Since last April, I have been VERY busy. I competed in a walking/running competition for a few months over this spring and summer. For anybody who didn’t catch that blog post, we formed teams representing different countries (the competition had an Olympics theme) and each person on each team had to walk one million steps in four months.
That’s about 8,333 steps per day, every day. You had to walk until your team amassed a total of 10 million steps or until the deadline of the contest. You could win by being on one of the three fastest teams or by doing as many steps as possible before your team finished. Once your team finished, you couldn’t do any more steps in the contest.
Unfortunately, Team Poland (mine) didn’t win anything (some of our team members got sick and needed surgery) but I’m happy to say that I did take first place in the individual category. (And my legs are still mad at me, too.) I also got fitter and lost weight.
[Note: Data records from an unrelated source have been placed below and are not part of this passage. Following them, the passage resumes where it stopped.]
This is an optimization exercise on Yosys and OpenROAD, whose aim is small area, not a production implementation.
Where RTL was checked, it was by simulation tests only, not by an equivalence proof against the original.
The RTL of run 2 was laid out without a check of its function.
No run shown here takes its clock network from TritonCTS; it comes from the design's own scripts or RTL.
The flow treats the clock pin as an ideal source. Dropping or thinning the clock tree relies on that and would not hold on a real chip.
Power is estimated from default activity; no workload was simulated.

**flow/config.mk**
```make
export PLATFORM = sky130hd
export DESIGN_NAME = MemoryGameTopLvl
export DESIGN_NICKNAME = MemoryGameTopLvl
export VERILOG_FILES = /design/flow/design.v
export SDC_FILE = /design/flow/constraint.sdc
export NUM_CORES = 4
export LEC_CHECK = 0
export CAP_MARGIN = 20
export CORE_MARGIN = 2
export CORE_UTILIZATION = 60
export PLACE_DENSITY = 0.9
export SLEW_MARGIN = 20
```
**flow/constraint.sdc**
```tcl
create_clock -name core_clock -period 10.0 [get_ports {i_clk}]
set_input_delay 2.0000 -clock core_clock [delete_from_list [all_inputs] [get_ports {i_clk}]]
set_output_delay 2.0000 -clock core_clock [all_outputs]
set_load 0.01 [all_outputs]
```
**flow/design.v**
```verilog
module Lfsr22(
	input i_clk,
	input i_rst,
	output [21:0] o_data);
	localparam [21:0] POL = 22'h2A5494;
	localparam [21:0] INIT = 22'h3A5C96;
	reg [21:0] r_data;
	wire [21:0] w_q = r_data ^ POL;
	always @(posedge i_clk)
		if (i_rst)
			r_data <= INIT ^ POL;
		else
			r_data <= {w_q[20:0], w_q[21] ~^ w_q[20]} ^ POL;
	assign o_data = r_data;
endmodule
module CountAndToggle(
	input i_clk,
	input i_rst,
	input i_en,
	output o_fall);
	localparam [13:0] Z     = 14'b11101011011100;
	localparam [13:0] TMASK = 14'b00011111111111;
	localparam [13:0] T     = 14'b00000011100011;
	reg [13:0] r_count;
	reg r_toggle, r_toggle_d;
	wire w_det = ((r_count & TMASK) == T);
	always @(posedge i_clk)
	begin
		if (!i_en | w_det)
			r_count <= Z;
		else
			r_count <= {~r_count[12:0], r_count[0] ^ r_count[4] ^ r_count[13]};
		if (i_rst)
			r_toggle <= 1'b0;
		else if (i_en & w_det)
			r_toggle <= ~r_toggle;
		r_toggle_d <= r_toggle;
	end
	assign o_fall = r_toggle_d & ~r_toggle;
endmodule
module DebounceFilter(
	input i_clk,
	input i_rst,
	input i_bouncy,
	output o_debounced,
	output o_fall);
	localparam [12:0] Z     = 13'b0101011010111;
	localparam [12:0] TMASK = 13'b0101110011111;
	localparam [12:0] T     = 13'b0101100011100;
	reg [12:0] r_count;
	reg r_state;
	wire w_det = ((r_count & TMASK) == T);
	wire w_clr = i_rst | (i_bouncy == r_state) | w_det;
	always @(posedge i_clk)
	begin
		if (w_clr)
			r_count <= Z;
		else
			r_count <= {~r_count[11:0], r_count[9] ^ r_count[12]};
		if (i_rst)
			r_state <= 1'b0;
		else if (w_det)
			r_state <= i_bouncy;
	end
	assign o_debounced = r_state;
	assign o_fall = r_state & w_det & ~i_bouncy;
endmodule
module BinaryToSevSeg(
	input [3:0] i_code,
	output [6:0] o_sevseg);
	assign o_sevseg[0] = (i_code[0] & ~i_code[1]);
	assign o_sevseg[1] = (~i_code[0] & i_code[1]) | (~i_code[1] & i_code[3]);
	assign o_sevseg[2] = (~i_code[0] & i_code[3]) | (i_code[0] & i_code[1] & ~i_code[2] & ~i_code[3]) | (~i_code[1] & i_code[3]);
	assign o_sevseg[3] = ~((~i_code[0] & ~i_code[3]) | (i_code[1] & ~i_code[2] & ~i_code[3]));
	assign o_sevseg[4] = (i_code[0] & ~i_code[1]) | (i_code[2]);
	assign o_sevseg[5] = (i_code[0] & i_code[1] & ~i_code[3]) | (~i_code[1] & i_code[2]) | (~i_code[1] & i_code[3]);
	assign o_sevseg[6] = (~i_code[0] & ~i_code[1] & ~i_code[2]) | (i_code[0] & i_code[2]) | (~i_code[1] & i_code[3]);
endmodule
module StateMachineGame(
	input i_clk,
	input i_rst,
	input [4:0] i_sw,
	input [3:0] i_fall,
	input i_tfall,
	input [21:0] i_lfsr,
	output o_count_en,
	output [3:0] o_led,
	output [3:0] o_disp);
	localparam START = 3'd0;
	localparam START_W = 3'd1;
	localparam PATTERN_OFF_W = 3'd3;
	localparam PATTERN_OFF = 3'd6;
	localparam SHOW_STEP = 3'd4;
	localparam WAIT_PLAYER = 3'd5;
	localparam END = 3'd7;
	localparam END_W = 3'd2;
	localparam [2:0] E0 = 3'd0;
	localparam [2:0] E1 = 3'd5;
	localparam [2:0] E2 = 3'd3;
	localparam [2:0] E3 = 3'd4;
	localparam [2:0] E4 = 3'd1;
	localparam [2:0] E5 = 3'd6;
	localparam [2:0] E6 = 3'd2;
	localparam [2:0] E7 = 3'd7;
	localparam [3:0] D_F = 4'd10;
	localparam [3:0] D_A = 4'd11;
	localparam [3:0] D_BLANK = 4'd9;
	reg [2:0] r_state;
	reg [2:0] r_step;
	reg [3:0] r_disp;
	reg r_pdv, r_dv;
	reg [1:0] r_pid, r_id;
	reg [15:0] r_pattern;
	wire [2:0] w_score = r_disp[2:0];
	wire w_start = (~r_state[0] & ~r_state[1] & ~r_state[2]);
	wire w_start_w = (r_state[0] & ~r_state[1] & ~r_state[2]);
	wire w_off_w = (r_state[0] & r_state[1] & ~r_state[2]);
	wire w_off = (~r_state[0] & r_state[1] & r_state[2]);
	wire w_show = (~r_state[0] & ~r_state[1] & r_state[2]);
	wire w_wait = (r_state[0] & ~r_state[1] & r_state[2]);
	wire w_end = (r_state[0] & r_state[1] & r_state[2]);
	wire w_end_w = (~r_state[0] & r_state[1] & ~r_state[2]);
	localparam [15:0] PPOL = 16'h5494;
	wire [15:0] w_pat = r_pattern ^ PPOL;
	reg [1:0] w_entry;
	always @(*)
		case (r_step)
		E0: w_entry = {w_pat[0], w_pat[1]};
		E1: w_entry = {w_pat[2], w_pat[3]};
		E2: w_entry = {w_pat[4], w_pat[5]};
		E3: w_entry = {w_pat[6], w_pat[7]};
		E4: w_entry = {w_pat[8], w_pat[9]};
		E5: w_entry = {w_pat[10], w_pat[11]};
		E6: w_entry = {w_pat[12], w_pat[13]};
		default: w_entry = {w_pat[14], w_pat[15]};
		endcase
	wire [2:0] w_step_inc;
	assign w_step_inc[0] = (~r_step[0] & ~r_step[2]) | (~r_step[1] & r_step[2]);
	assign w_step_inc[1] = (~r_step[0] & r_step[1]) | (r_step[0] & ~r_step[1]);
	assign w_step_inc[2] = (~r_step[2]);
	localparam [2:0] MARK = E0 ^ 3'd1;
	wire w_last = (w_score == r_step);
	wire w_correct = (r_id == w_entry);
	always @(posedge i_clk)
	begin
		if (i_rst)
			r_state <= START_W;
		else if (i_sw[4])
			r_state <= START;
		else
			case (r_state)
			START: r_state <= PATTERN_OFF_W;
			START_W: r_state <= PATTERN_OFF_W;
			PATTERN_OFF_W: r_state <= PATTERN_OFF;
			PATTERN_OFF: if (i_tfall) r_state <= SHOW_STEP;
			SHOW_STEP: if (i_tfall) r_state <= w_last ? WAIT_PLAYER : PATTERN_OFF;
			WAIT_PLAYER:
				if (r_dv)
				begin
					if (!w_correct)
						r_state <= END;
					else if (w_last)
						r_state <= (w_score == E7) ? END : PATTERN_OFF_W;
				end
			END: r_state <= END_W;
			default: r_state <= END_W;
			endcase
		if (i_rst)
			r_disp <= D_BLANK;
		else if (w_start_w | w_off_w)
			r_disp <= {1'b0, r_step};
		else if (w_end_w)
			r_disp <= (r_step[0] == E0[0]) ? D_A : D_F;
		if (i_rst | w_start | w_start_w | w_off_w)
			r_step <= E0;
		else if (w_show & i_tfall)
			r_step <= w_last ? E0 : w_step_inc;
		else if (w_wait & r_dv)
			r_step <= w_correct ? w_step_inc : MARK;
		if (w_start | w_start_w)
			r_pattern <= i_lfsr[15:0];
		r_pdv <= |i_fall;
		r_pid <= i_fall[0] ? 2'd0 : i_fall[1] ? 2'd1 : i_fall[2] ? 2'd2 : 2'd3;
		r_dv <= r_pdv;
		r_id <= r_pid;
	end
	assign o_count_en = (~r_state[0] & r_state[2]) | (r_state[0] & r_state[1] & ~r_state[2]);
	assign o_led[0] = (w_show & (w_entry == 2'd0)) | i_sw[0];
	assign o_led[1] = (w_show & (w_entry == 2'd1)) | i_sw[1];
	assign o_led[2] = (w_show & (w_entry == 2'd2)) | i_sw[2];
	assign o_led[3] = (w_show & (w_entry == 2'd3)) | i_sw[3];
	assign o_disp = r_disp;
endmodule
module MemoryGameTopLvl(
	input i_clk,
	input i_rst,
	input [4:0] i_sw,
	output [3:0] o_led,
	output [6:0] o_sevseg);
	wire [4:0] w_sw;
	wire [4:0] w_fall;
	wire [21:0] w_lfsr;
	wire [3:0] w_disp;
	wire w_count_en, w_tfall;
	genvar g;
	generate
		for (g = 0; g < 5; g = g + 1)
		begin : debounce
			DebounceFilter debounce_sw(
				.i_clk(i_clk),
				.i_rst(i_rst),
				.i_bouncy(i_sw[g]),
				.o_debounced(w_sw[g]),
				.o_fall(w_fall[g]));
		end
	endgenerate
	Lfsr22 lfsr_inst(
		.i_clk(i_clk),
		.i_rst(i_rst),
		.o_data(w_lfsr));
	CountAndToggle cat_inst(
		.i_clk(i_clk),
		.i_rst(i_rst),
		.i_en(w_count_en),
		.o_fall(w_tfall));
	StateMachineGame state_machine_inst(
		.i_clk(i_clk),
		.i_rst(i_rst),
		.i_sw(w_sw),
		.i_fall(w_fall[3:0]),
		.i_tfall(w_tfall),
		.i_lfsr(w_lfsr),
		.o_count_en(w_count_en),
		.o_led(o_led),
		.o_disp(w_disp));
	BinaryToSevSeg sevseg_inst(
		.i_code(w_disp),
		.o_sevseg(o_sevseg));
endmodule
```
**flow/flow/run.sh**
```bash
#!/bin/bash
# Layout flow: the standard ORFS flow (standard.sh) with these changes:
#  - synthesis maps the logic with an area-oriented ABC script and without
#    ORFS's half/full adder extraction (the same Yosys script otherwise, so
#    the registers are the standard ones);
#  - ports are buffered with the smallest buffer;
#  - the clock tree is built by cts_manual.tcl (a few clock buffers, one per
#    group of nearby flip-flops) instead of TritonCTS.
# make's output goes to standard.log and finish.log, the clock tree step's
# to cts_manual.log, each ORFS tool's to ORFS's logs/.
set -e
H=$(pwd)
cp flow/abc_area.script "$H/abc_area.script"
{
  echo "proc abc {args} {"
  echo "  set i [lsearch -exact \$args -script]"
  echo "  if {\$i >= 0} { lset args [expr {\$i + 1}] $H/abc_area.script }"
  echo "  yosys abc {*}\$args"
  echo "}"
  cat synth_recipe.tcl
} > my_synth.tcl
sed "s#SYNTH_SCRIPT=[^ ]*#SYNTH_SCRIPT=$H/my_synth.tcl ADDER_MAP_FILE=#" standard.sh > my_standard.sh
export BUFFER_PORTS_ARGS="-buffer_cell sky130_fd_sc_hd__buf_1"
bash my_standard.sh place > standard.log 2>&1
RESULTS=$H/orfs/results/sky130hd/MemoryGameTopLvl/base PLATFORM_DIR=$FLOW_HOME/platforms/sky130hd \
  NCLUSTER=$(cat flow/ncluster.txt) CLKBUF=$(cat flow/clkbuf.txt) CLKPORT=i_clk \
  openroad -no_init -exit flow/cts_manual.tcl > cts_manual.log 2>&1
bash my_standard.sh finish > finish.log 2>&1
```
**flow/flow/abc_area.script**
```
&get -n
&st
&synch2
&if -K 6 -a
&mfs
&st
&dch -f
&nf -a -R 1000
&put
&get -n
&st
&dch -f
&nf -a -R 1000
&put
```
**flow/flow/clkbuf.txt**
```
sky130_fd_sc_hd__clkbuf_16
```
**flow/flow/cts_manual.tcl**
```tcl
# Clock tree for a small design: the flip-flops are split into NCLUSTER
# groups of about equal load by position (k-means), each driven by one clock buffer placed at
# the group's centre; the clock port drives the group buffers directly.
# Reads 3_place.odb, writes 4_1_cts.odb and 4_cts.sdc like ORFS's cts step.
set R $::env(RESULTS)
set P $::env(PLATFORM_DIR)
read_lef $P/lef/sky130_fd_sc_hd.tlef
read_lef $P/lef/sky130_fd_sc_hd_merged.lef
read_liberty $P/lib/sky130_fd_sc_hd__tt_025C_1v80.lib
read_db $R/3_place.odb
read_sdc $R/3_place.sdc
source $P/setRC.tcl

set k $::env(NCLUSTER)
set bufname $::env(CLKBUF)
set block [ord::get_db_block]
set clknet [$block findNet $::env(CLKPORT)]
set sinks {}
foreach it [$clknet getITerms] {
  set inst [$it getInst]
  lassign [$inst getLocation] x y
  set m [$inst getMaster]
  lappend sinks [list $it [expr {$x + [$m getWidth] / 2}] [expr {$y + [$m getHeight] / 2}]]
}
set n [llength $sinks]
puts "manual cts: $n sinks, $k clusters of $bufname"

# k-means on sink positions, seeded deterministically along the sorted x order
set sorted [lsort -real -index 1 $sinks]
set cent {}
for {set c 0} {$c < $k} {incr c} {
  set s [lindex $sorted [expr {int(($c + 0.5) * $n / $k)}]]
  lappend cent [list [lindex $s 1] [lindex $s 2]]
}
# load-balanced k-means: a sink's load is its pin (about 1.8 fF) plus an
# estimate of the wire it adds (0.076 fF per um of distance to its group's
# centre); every group takes at most 1/k of the total load (plus 1%), so
# that no group buffer drives much more than the others.
set dbu [$block getDbUnitsPerMicron]
for {set iter 0} {$iter < 60} {incr iter} {
  set pairs {}
  set total 0.0
  for {set i 0} {$i < $n} {incr i} {
    set s [lindex $sinks $i]
    for {set c 0} {$c < $k} {incr c} {
      lassign [lindex $cent $c] cx cy
      set d [expr {(abs([lindex $s 1] - $cx) + abs([lindex $s 2] - $cy)) / double($dbu)}]
      lappend pairs [list $d $i $c]
    }
  }
  # total load with each sink at its nearest centre
  set near [lrepeat $n 1e30]
  foreach p $pairs { lassign $p d i c; if {$d < [lindex $near $i]} { lset near $i $d } }
  foreach d $near { set total [expr {$total + 1.8 + 0.076 * $d}] }
  set cap [expr {1.01 * $total / $k}]
  set pairs [lsort -real -index 0 $pairs]
  set assigned [lrepeat $n -1]
  set load [lrepeat $k 0.0]
  set left $n
  # pass 1 within the load cap, pass 2 places any sink left to its nearest open group
  foreach pass {1 2} {
    foreach p $pairs {
      lassign $p d i c
      if {[lindex $assigned $i] >= 0} continue
      set l [expr {[lindex $load $c] + 1.8 + 0.076 * $d}]
      if {$pass == 1 && $l > $cap} continue
      lset assigned $i $c
      lset load $c $l
    }
  }
  set groups {}
  for {set c 0} {$c < $k} {incr c} { lappend groups {} }
  for {set i 0} {$i < $n} {incr i} {
    set c [lindex $assigned $i]
    lset groups $c [concat [lindex $groups $c] [list [lindex $sinks $i]]]
  }
  set new {}
  for {set c 0} {$c < $k} {incr c} {
    set g [lindex $groups $c]
    if {[llength $g] == 0} { lappend new [lindex $cent $c]; continue }
    set sx 0; set sy 0
    foreach s $g { set sx [expr {$sx + [lindex $s 1]}]; set sy [expr {$sy + [lindex $s 2]}] }
    lappend new [list [expr {$sx / [llength $g]}] [expr {$sy / [llength $g]}]]
  }
  if {$new eq $cent} break
  set cent $new
}
puts "group loads (fF, estimated): $load"
set master [[ord::get_db] findMaster $bufname]
for {set c 0} {$c < $k} {incr c} {
  set g [lindex $groups $c]
  if {[llength $g] == 0} continue
  set buf [odb::dbInst_create $block $master "clkbuf_manual_$c"]
  set net [odb::dbNet_create $block "clknet_manual_$c"]
  $net setSigType CLOCK
  lassign [lindex $cent $c] cx cy
  $buf setLocation [expr {int($cx)}] [expr {int($cy)}]
  $buf setPlacementStatus PLACED
  [$buf findITerm A] connect $clknet
  [$buf findITerm X] connect $net
  foreach s $g {
    set it [lindex $s 0]
    $it disconnect
    $it connect $net
  }
  puts "cluster $c: [llength $g] sinks at ([expr {int($cx)}], [expr {int($cy)}])"
}
$clknet setSigType CLOCK

detailed_placement
set_propagated_clock [all_clocks]
estimate_parasitics -placement
report_clock_skew
repair_timing -hold -verbose
detailed_placement
check_placement -verbose
estimate_parasitics -placement
report_worst_slack -min
report_worst_slack -max
write_db $R/4_1_cts.odb
write_sdc $R/4_cts.sdc
```
**flow/flow/ncluster.txt**
```
4
```
**flow/standard.sh**
```bash
#!/bin/bash
# synth_recipe.tcl (not shown) runs the flow's synth.tcl, then flattens the netlist and writes it again
# the make line also repeats each setting of config.mk as NAME=value (left out here)
make -C /OpenROAD-flow-scripts/flow DESIGN_CONFIG=/design/flow/config.mk WORK_HOME=/design/flow/orfs CLKGATE_MAP_FILE= SYNTH_SCRIPT=/design/flow/synth_recipe.tcl "${@:-finish}"
```
==> summary.md, run 1 <==
| Metric | Value |
|---|---|
| Initial antenna violation count | 0 |
| Std-Cell Rows | 30 |
| RSZ-0062 raised after global routing | no |
| Multi-input combinational cell area | 1350 um^2 |
| VDD IR-drop max | 135 uV |
| Crit path launch type | flop |
| Area contributors post-synth | dfxtp_1, edfxtp_1, nor2_1 |
| Initial Util | 0.628 |
| Final nets | 443 |
| Yosys reg bits | 140 |
| First-pass GRT wire length | 11.7 mm |
| Grt ovf | 0 |
| Fin crit share | 0.421 |
| Max Cap Viol | 0 |
| Post-synth top cells | dfxtp_1, nor2_1, nand2_1 |
| Worst Tran Pin Value | 0.897 ns |
| First-pass DRT Iterations | 4 |
| Syn Nets | 418 |
| I/O Buffers | 17 |
| Avg Cell Area, Syn | 10.5 um^2 |
| Clk slew on worst S/H paths | 0.12 ns |
| Setup Viol. Count Final | 0 |
| Period minus WS final | 4.21 ns |
| Chip height | 89.0 um |
| Place WS | 6.02 ns |
| Final worst slack | 5.79 ns |
| Worst Skew | 0.0136 ns |
| Post-DR vias/cell | 5.32 |
| Standby leakage power | 1.69 nW |
| Hold Path Class | flop to flop |
| Wire length per cell | 13.2 um |
| Die W | 89.0 um |
| Number of global-route vias before repair | 2791 |
| Die ar. | 7920 um^2 |
| Pin count of the biggest net entering global routing | 41 |
| Fin. max-slew vios | 0 |
| Filler cells | 545 |
| Status | no timing/DRC/antenna violations |
| Main flop type after synthesis | dfxtp_1 |
| Area growth from synthesis to layout | 6.90% |
| Gpl congestion | 0.797 |
| Fmax | 237 MHz |
| WP data required | 8.00 ns |
| Yosys top cell area share | 0.573 |
| Crit path max fanout | 15 |
| Share of cells above drive strength 1 | 0.0161 |
| Core area | 6910 um^2 |
| Reg area | 2960 um^2 |
| Ys async rst share | 0 |
| Worst relative slew slack | 0.397 |
| Detailed Place HPWL | 5.07 mm |
| PwrDens | 197 nW/um^2 |
| Unique cell type count in the Yosys netlist | 36 |
| Sequential fraction of the synthesis area | 0.683 |
| Synthesized area | 4340 um^2 |
| Most frequent cell after synthesis | dfxtp_1 |
| Final Hold Viols | 0 |
| Synthesis Warnings | 4 |
| Cell taking the most area after synthesis | dfxtp_1 |
| Vias | 2819 |
| Crit end category | output port |
| Clock insertion delay at the later pin of the skew report | 0.18 ns |
| CP Class | flop to output port |
| GRT Overall Usage | 0.179 |
| Antenna Nets Post-Route | 0 |
| DRT Wirelength | 7.00 mm |
| Arrival time worst endpoint | 2.21 ns |
| WHS | 0.341 ns |
| Antenna diodes | 0 |
| DRC errors left | 0 |
| Initial DRC Count | 113 |
| Total negative setup slack | 0 ns |
| # IOs | 18 |
| Post-synth EDFFs | 16 |
| Syn Inst Count | 411 |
It was fun to push myself and see what I could do. I managed 61,234 steps one day — 27 miles. I never imagined that I was capable of that. EVER.
I got pretty close to 3 million steps. My final total was 2,658,171 steps or 1,183.9 miles. My team finished before the deadline but by then, I’d done so many steps that no one from any other team could catch up to the high bar I’d set. And believe me, they tried.
So right after that, I had a break for a while and then plunged into the first college class I’d taken since I graduated college. There are other marketing-related skills that I want to learn and this class was an introductory course at the college I’m attending. (For the first time in years, I had to decline some social invitations. “Sorry — I have homework!”)
The class dealt with a lot of topics — information literacy, citation styles, plagiarism, Creative Commons, topics like that. Mostly, I’m struck by how much has changed since I graduated. Before, you’d go to a library, do your research, maybe check out a few books. These days, there is more information than we can possibly use in a lifetime and a lot of it is online. You have to learn how to find sources through Boolean searches, narrow down the sources to use, and decide which sources are credible and which are not.
There were some interesting facts to learn. Ever think about how many books you read in a year? 20? 50? 100? 100 years ago, according to the class, people might read 50 books in their lifetime.
I also had to learn about the various citation styles that exist now — Turabian, APA, MLA. I’d heard of some of these but I had to learn the APA citation style. Citation styles vary by academic discipline (another new fact for me) and that’s why I picked up APA citation style.
One section of the class dealt with cloud storage websites. There’s a LOT more out there than just Dropbox and Google Drive, people. The variety is amazing.
The class was a lot of work, but well worth it. It will be a good foundation for future classes. I’ll keep you posted.